---------- THE DATA ----------

===== src/rtl/mbuf_dma_pkg.sv =====
package mbuf_dma_pkg;
  typedef enum logic [1:0] {
    ST_IDLE  = 2'd0,
    ST_READ  = 2'd1,
    ST_WRITE = 2'd2,
    ST_STALL = 2'd3
  } seq_st_e;
endpackage


===== src/rtl/mbuf_dma_ptr.sv =====
module mbuf_dma_ptr #(
  parameter int AW = 16
) (
  input  logic          clk_i,
  input  logic          rst_ni,
  input  logic [AW-1:0] base_i,
  input  logic          rld_en_i,
  input  logic          load_i,
  input  logic          nxt_buf_i,
  input  logic          step_i,
  output logic [AW-1:0] ptr_o
);
  logic [AW-1:0] ptr_q;

  always_ff @(posedge clk_i or negedge rst_ni) begin
    if (!rst_ni)                     ptr_q <= '0;
    else if (load_i)                 ptr_q <= base_i;
    else if (nxt_buf_i && rld_en_i)  ptr_q <= base_i;
    else if (step_i)                 ptr_q <= ptr_q + AW'(1);
  end

  assign ptr_o = ptr_q;
endmodule


===== src/rtl/mbuf_dma_beat_cnt.sv =====
module mbuf_dma_beat_cnt #(
  parameter int LW = 8
) (
  input  logic          clk_i,
  input  logic          rst_ni,
  input  logic [LW-1:0] len_i,
  input  logic          clr_i,
  input  logic          inc_i,
  output logic          last_o
);
  logic [LW-1:0] cnt_q;

  always_ff @(posedge clk_i or negedge rst_ni) begin
    if (!rst_ni)     cnt_q <= '0;
    else if (clr_i)  cnt_q <= '0;
    else if (inc_i)  cnt_q <= cnt_q + LW'(1);
  end

  assign last_o = (cnt_q == len_i - LW'(1));
endmodule


===== src/rtl/mbuf_dma_fsm.sv =====
module mbuf_dma_fsm
  import mbuf_dma_pkg::*;
(
  input  logic clk_i,
  input  logic rst_ni,
  input  logic en_set_i,
  input  logic en_clr_i,
  input  logic keep_on_i,
  input  logic auto_i,
  input  logic irq_en_i,
  input  logic last_i,
  output logic start_o,
  output logic step_o,
  output logic nxt_buf_o,
  output logic cnt_clr_o,
  output logic irq_set_o,
  output logic rd_en_o,
  output logic wr_en_o,
  output logic enabled_o,
  output logic stalled_o
);
  seq_st_e st_q, st_d;
  logic    abort_q;
  logic    abort_now;
  logic    buf_done;

  assign abort_now = abort_q | en_clr_i;
  assign buf_done  = (st_q == ST_WRITE) && last_i && !abort_now;

  always_comb begin
    st_d = st_q;
    unique case (st_q)
      ST_IDLE:  if (en_set_i) st_d = ST_READ;
      ST_READ:  st_d = ST_WRITE;
      ST_WRITE: begin
        if (abort_now)      st_d = ST_IDLE;
        else if (!last_i)   st_d = ST_READ;
        else if (!auto_i)   st_d = ST_IDLE;
        else if (irq_en_i)  st_d = ST_STALL;
        else                st_d = ST_READ;
      end
      ST_STALL: begin
        if (en_clr_i)       st_d = ST_IDLE;
        else if (keep_on_i) st_d = ST_READ;
      end
      default:  st_d = ST_IDLE;
    endcase
  end

  always_ff @(posedge clk_i or negedge rst_ni) begin
    if (!rst_ni) begin
      st_q    <= ST_IDLE;
      abort_q <= 1'b0;
    end else begin
      st_q <= st_d;
      // a disable seen in the read cycle lets the beat's write finish
      if (st_q == ST_READ) abort_q <= abort_q | en_clr_i;
      else                 abort_q <= 1'b0;
    end
  end

  assign start_o   = (st_q == ST_IDLE) && en_set_i;
  assign step_o    = (st_q == ST_WRITE);
  assign cnt_clr_o = start_o | buf_done;
  assign irq_set_o = buf_done && irq_en_i;
  assign nxt_buf_o = (buf_done && auto_i && !irq_en_i) ||
                     ((st_q == ST_STALL) && keep_on_i && !en_clr_i);
  assign rd_en_o   = (st_q == ST_READ);
  assign wr_en_o   = (st_q == ST_WRITE);
  assign enabled_o = (st_q != ST_IDLE);
  assign stalled_o = (st_q == ST_STALL);
endmodule
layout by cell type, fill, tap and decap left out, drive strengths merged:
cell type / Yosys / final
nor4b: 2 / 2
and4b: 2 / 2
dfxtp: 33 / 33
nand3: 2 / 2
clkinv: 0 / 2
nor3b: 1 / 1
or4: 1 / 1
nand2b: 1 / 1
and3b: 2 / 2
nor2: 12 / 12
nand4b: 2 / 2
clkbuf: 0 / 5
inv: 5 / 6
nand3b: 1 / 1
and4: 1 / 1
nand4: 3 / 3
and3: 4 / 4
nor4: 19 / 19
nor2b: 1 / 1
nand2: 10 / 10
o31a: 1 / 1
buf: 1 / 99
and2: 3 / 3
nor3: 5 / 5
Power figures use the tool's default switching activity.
<file path="config.mk">
export PLATFORM = sky130hd
export DESIGN_NAME = dpw_arbiter
export DESIGN_NICKNAME = d
export VERILOG_FILES = /design/src/rtl/dpw_pkg.sv /design/src/rtl/dpw_cfg_latch.sv /design/src/rtl/dpw_write_owner.sv /design/src/rtl/dpw_route.sv /design/src/rtl/dpw_arbiter.sv
export SDC_FILE = /design/constraint.sdc
export NUM_CORES = 1
export LEC_CHECK = 0
export BUFFER_PORTS_ARGS = -buffer_cell sky130_fd_sc_hd__clkbuf_2
export CORE_AREA = 2 2 39 41
export CTS_CLUSTER_DIAMETER = 80
export DETAILED_ROUTE_END_ITERATION = 8
export DIE_AREA = 0 0 41 43
export HOLD_SLACK_MARGIN = 0.12
export PLACE_DENSITY = 0.53
export SYNTH_ARGS = -nofsm -noshare
export SYNTH_HDL_FRONTEND = slang
export SYNTH_SLANG_ARGS = --single-unit
</file>
<file path="constraint.sdc">
create_clock -name clk -period 1 [get_ports clk]
set_input_delay 0.1 -clock clk [delete_from_list [all_inputs] [get_ports clk]]
set_output_delay 0.1 -clock clk [all_outputs]
set_load 0.1 [all_outputs]
</file>
<file path="src/rtl/dpw_pkg.sv">
package dpw_pkg;
    localparam int NPORT  = 2;
    localparam int BANK_W = 1;

    typedef enum logic [1:0] {
        OWN_NONE = 2'd0,
        OWN_P0   = 2'd1,
        OWN_P1   = 2'd2
    } owner_e;

    typedef struct packed {
        logic              single;
        logic [BANK_W-1:0] bank;
    } cfg_t;

    function automatic owner_e owner_of(input int port);
        return (port == 0) ? OWN_P0 : OWN_P1;
    endfunction

    function automatic logic [BANK_W-1:0] bank_of(input cfg_t c, input int port);
        if (c.single)
            return (port == 0) ? c.bank : '0;
        return BANK_W'(port);
    endfunction
endpackage

</file>
<file path="src/rtl/dpw_cfg_latch.sv">
module dpw_cfg_latch
    import dpw_pkg::*;
(
    input  logic             clk,
    input  logic             rst,
    input  logic             single_i,
    input  logic [BANK_W-1:0] bank_i,
    input  logic [NPORT-1:0] busy_i,
    output cfg_t             cfg_o
);
    logic idle;

    assign idle = !busy_i[0] && (cfg_o.single || !busy_i[1]);

    always_ff @(posedge clk) begin
        if (rst) begin
            cfg_o <= '0;
        end else if (idle) begin
            cfg_o.single <= single_i;
            cfg_o.bank   <= bank_i;
        end
    end

    assert_cfg_hold_R9: assert property (@(posedge clk) disable iff (rst)
        !idle |=> $stable(cfg_o));
endmodule

</file>
<file path="src/rtl/dpw_write_owner.sv">
module dpw_write_owner
    import dpw_pkg::*;
(
    input  logic             clk,
    input  logic             rst,
    input  logic             single_i,
    input  logic             wr_allow_i,
    input  logic [NPORT-1:0] d0_i,
    input  logic [NPORT-1:0] wdone_i,
    output owner_e           owner_o
);
    owner_e owner_n;
    logic   p1_live;

    assign p1_live = !single_i;

    always_comb begin
        owner_n = owner_o;
        unique case (owner_o)
            OWN_NONE: begin
                if (wr_allow_i) begin
                    if (d0_i[0])
                        owner_n = OWN_P0;
                    else if (d0_i[1] && p1_live)
                        owner_n = OWN_P1;
                end
            end
            OWN_P0:  if (wdone_i[0]) owner_n = OWN_NONE;
            OWN_P1:  if (wdone_i[1]) owner_n = OWN_NONE;
            default: owner_n = OWN_NONE;
        endcase
    end

    always_ff @(posedge clk) begin
        if (rst) owner_o <= OWN_NONE;
        else     owner_o <= owner_n;
    end

    assert_no_steal_p0_R5: assert property (@(posedge clk) disable iff (rst)
        (owner_o == OWN_P0) |=> (owner_o != OWN_P1));
    assert_no_steal_p1_R5: assert property (@(posedge clk) disable iff (rst)
        (owner_o == OWN_P1) |=> (owner_o != OWN_P0));
    assert_protect_R8: assert property (@(posedge clk) disable iff (rst)
        (!wr_allow_i && owner_o == OWN_NONE) |=> (owner_o == OWN_NONE));
    assert_tie_p0_R4: assert property (@(posedge clk) disable iff (rst)
        (owner_o == OWN_NONE && wr_allow_i && d0_i[0]) |=> (owner_o == OWN_P0));
    assert_single_p1_R6: assert property (@(posedge clk) disable iff (rst)
        (single_i && owner_o == OWN_NONE) |=> (owner_o != OWN_P1));
endmodule

</file>
<file path="src/rtl/dpw_route.sv">
module dpw_route
    import dpw_pkg::*;
(
    input  cfg_t                    cfg_i,
    input  owner_e                  owner_i,
    input  logic                    mon_en_i,
    output logic [NPORT-1:0]        serve_o,
    output logic [NPORT-1:0]        wgrant_o,
    output logic [NPORT*BANK_W-1:0] bank_o,
    output logic                    mon_sel_o,
    output logic                    mon_oe_o
);
    for (genvar gi = 0; gi < NPORT; gi++) begin : g_port
        logic active;
        logic locked;
        assign active  = (gi == 0) ? 1'b1 : !cfg_i.single;
        assign locked  = (owner_i != OWN_NONE) && (owner_i != owner_of(gi));
        assign serve_o[gi]  = active && !locked;
        assign wgrant_o[gi] = (owner_i == owner_of(gi));
        assign bank_o[gi*BANK_W +: BANK_W] = bank_of(cfg_i, gi);
    end

    assign mon_sel_o = cfg_i.single ? 1'b0 : cfg_i.bank[0];
    assign mon_oe_o  = mon_en_i;
endmodule

</file>
<file path="src/rtl/dpw_arbiter.sv">
module dpw_arbiter
    import dpw_pkg::*;
(
    input  logic       clk,
    input  logic       rst,
    input  logic       mode_single_i,
    input  logic       bank_sel_i,
    input  logic       mon_en_i,
    input  logic       wr_allow_i,
    input  logic [1:0] p_busy_i,
    input  logic [1:0] p_d0_i,
    input  logic [1:0] p_wdone_i,
    output logic [1:0] p_serve_o,
    output logic [1:0] p_wgrant_o,
    output logic [1:0] p_bank_o,
    output logic       mon_sel_o,
    output logic       mon_oe_o
);
    cfg_t   cfg;
    owner_e owner;

    dpw_cfg_latch u_cfg (
        .clk      (clk),
        .rst      (rst),
        .single_i (mode_single_i),
        .bank_i   (bank_sel_i),
        .busy_i   (p_busy_i),
        .cfg_o    (cfg)
    );

    dpw_write_owner u_own (
        .clk        (clk),
        .rst        (rst),
        .single_i   (cfg.single),
        .wr_allow_i (wr_allow_i),
        .d0_i       (p_d0_i),
        .wdone_i    (p_wdone_i),
        .owner_o    (owner)
    );

    dpw_route u_route (
        .cfg_i     (cfg),
        .owner_i   (owner),
        .mon_en_i  (mon_en_i),
        .serve_o   (p_serve_o),
        .wgrant_o  (p_wgrant_o),
        .bank_o    (p_bank_o),
        .mon_sel_o (mon_sel_o),
        .mon_oe_o  (mon_oe_o)
    );

    assert_lock_p1_R5: assert property (@(posedge clk) disable iff (rst)
        p_wgrant_o[0] |-> !p_serve_o[1]);
    assert_lock_p0_R5: assert property (@(posedge clk) disable iff (rst)
        p_wgrant_o[1] |-> !p_serve_o[0]);
    assert_owner_served_R3: assert property (@(posedge clk) disable iff (rst)
        (p_wgrant_o & ~p_serve_o) == 2'b00);
    assert_release_R5: assert property (@(posedge clk) disable iff (rst)
        (p_wgrant_o[0] && p_wdone_i[0]) |=> !p_wgrant_o[0]);
    assert_single_mon_R7: assert property (@(posedge clk) disable iff (rst)
        (!p_serve_o[1] && !p_wgrant_o[0] && $countones(p_wgrant_o) == 0) |-> !mon_sel_o);
endmodule

</file>
==> results of run 1 <==
## placed cells by master (no fill, tap or decap), drive strengths merged
cell,instances
dfxtp,4
nor3b,1
nor3,2
inv,2
buf,10
a41oi,1
dlygate4sd3,2
nor2b,1
mux2,1
nor2,7
a21oi,1
clkbuf,13
and2,1
mux2i,1
nand2,1
nand2b,2
and2b,1
## timing repair
item	CTS	global route
hold endpoints to repair	4	0
cloned	0	0
hold buffers	2	0
gates resized for setup	6	2
buffers inserted	2	0
pin swaps	1	2
endpoints found under the setup margin	6	6
## how the worst max path moves through the flow
stage                                             start       endpoint  slack [ns]  cells after the start
after floorplan           u_own.owner_o[1]$_SDFFE_PP0P_  p_wgrant_o[1]       -0.52                      2
after global placement    u_own.owner_o[1]$_SDFFE_PP0P_  p_wgrant_o[1]        0.10                      3
after detailed placement  u_own.owner_o[1]$_SDFFE_PP0P_  p_wgrant_o[1]        0.10                      3
after CTS                   u_cfg.cfg_o[1]$_SDFFE_PP0P_   p_serve_o[1]       -0.10                      3
after global routing      u_own.owner_o[1]$_SDFFE_PP0P_  p_wgrant_o[0]       -0.12                      2
final                     u_own.owner_o[1]$_SDFFE_PP0P_  p_wgrant_o[0]       -0.09                      2
## synthesized netlist by cell type
| cell type | number |
|---|---|
| nor2_1 | 7 |
| dfxtp_1 | 4 |
| buf_4 | 2 |
| inv_1 | 2 |
| nand2b_1 | 2 |
| a21oi_2 | 1 |
| a41oi_1 | 1 |
| and2_1 | 1 |
| and2b_2 | 1 |
| mux2_4 | 1 |
| mux2i_1 | 1 |
| nand2_1 | 1 |
| nor2b_1 | 1 |
| nor3_1 | 1 |
| nor3_2 | 1 |
| nor3b_1 | 1 |
## power by group
part	switching [W]	internal (W)	total (W)
registers	0.0000127	0.000168	0.000180
logic	0.000151	0.000110	0.000262
clock network	0.0000622	0.000134	0.000196
total	0.000226	0.000412	0.000638
## kinds of logic (layout without fill, tap and decap cells)
logic type,Yosys count,count (layout),share of synthesized area (%)
buffers and inverters,4,27,9.73
DFF,4,4,34.6
muxes,2,2,10.8
and+or+nand+nor,16,16,37.3
AOI/OAI and AO/OA,2,2,7.57
## final cells by class
class	count	area (um2)	area share (%)
timing repair buffer	22	236	44.0
tap	16	20.0	3.72
inverter	2	7.51	1.40
sequential	4	90.1	16.7
multi-input combinational	20	161	30.0
clock buffer	3	22.5	4.19
## sequential cells by signal (all words and copies together), names as in the netlist
register	cells
u_cfg.cfg_o	2
u_own.owner_o	2
## worst min-delay path: cells and delay by family
family        cells  cell delay [ns]
mux               1             0.13
buf+inv           1             0.08
simple gates      1             0.03
## per-stage QoR
step	TNS (ns)	area [um2]	utilization (%)	power, W
after detailed placement	0	468	33.8	0.000430
after floorplan	-0.788	265	-	0.000353
after global placement	0	468	33.8	0.000428
after CTS	-0.325	536	38.7	0.000649
final	-0.301	538	38.9	0.000638
after global routing	-0.461	538	38.9	0.000674
## metal layers
layer / track usage [%] / share of wire, % / routed length (um) / vias up
met2: 13.4 / 60 / 380 / 6
li1: - / - / - / 137
met5: 0 / 0 / 0 / -
met1: 7.07 / 34 / 218 / 117
met3: 3.14 / 5.2 / 33 / 0
met4: 6.00 / 0 / 0 / 0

----------

__WHAT YOU ARE ASKED TO DO__: Search the entries for "class" and copy out each line that has it.

__FINAL ANSWER__:
## final cells by class
class	count	area (um2)	area share (%)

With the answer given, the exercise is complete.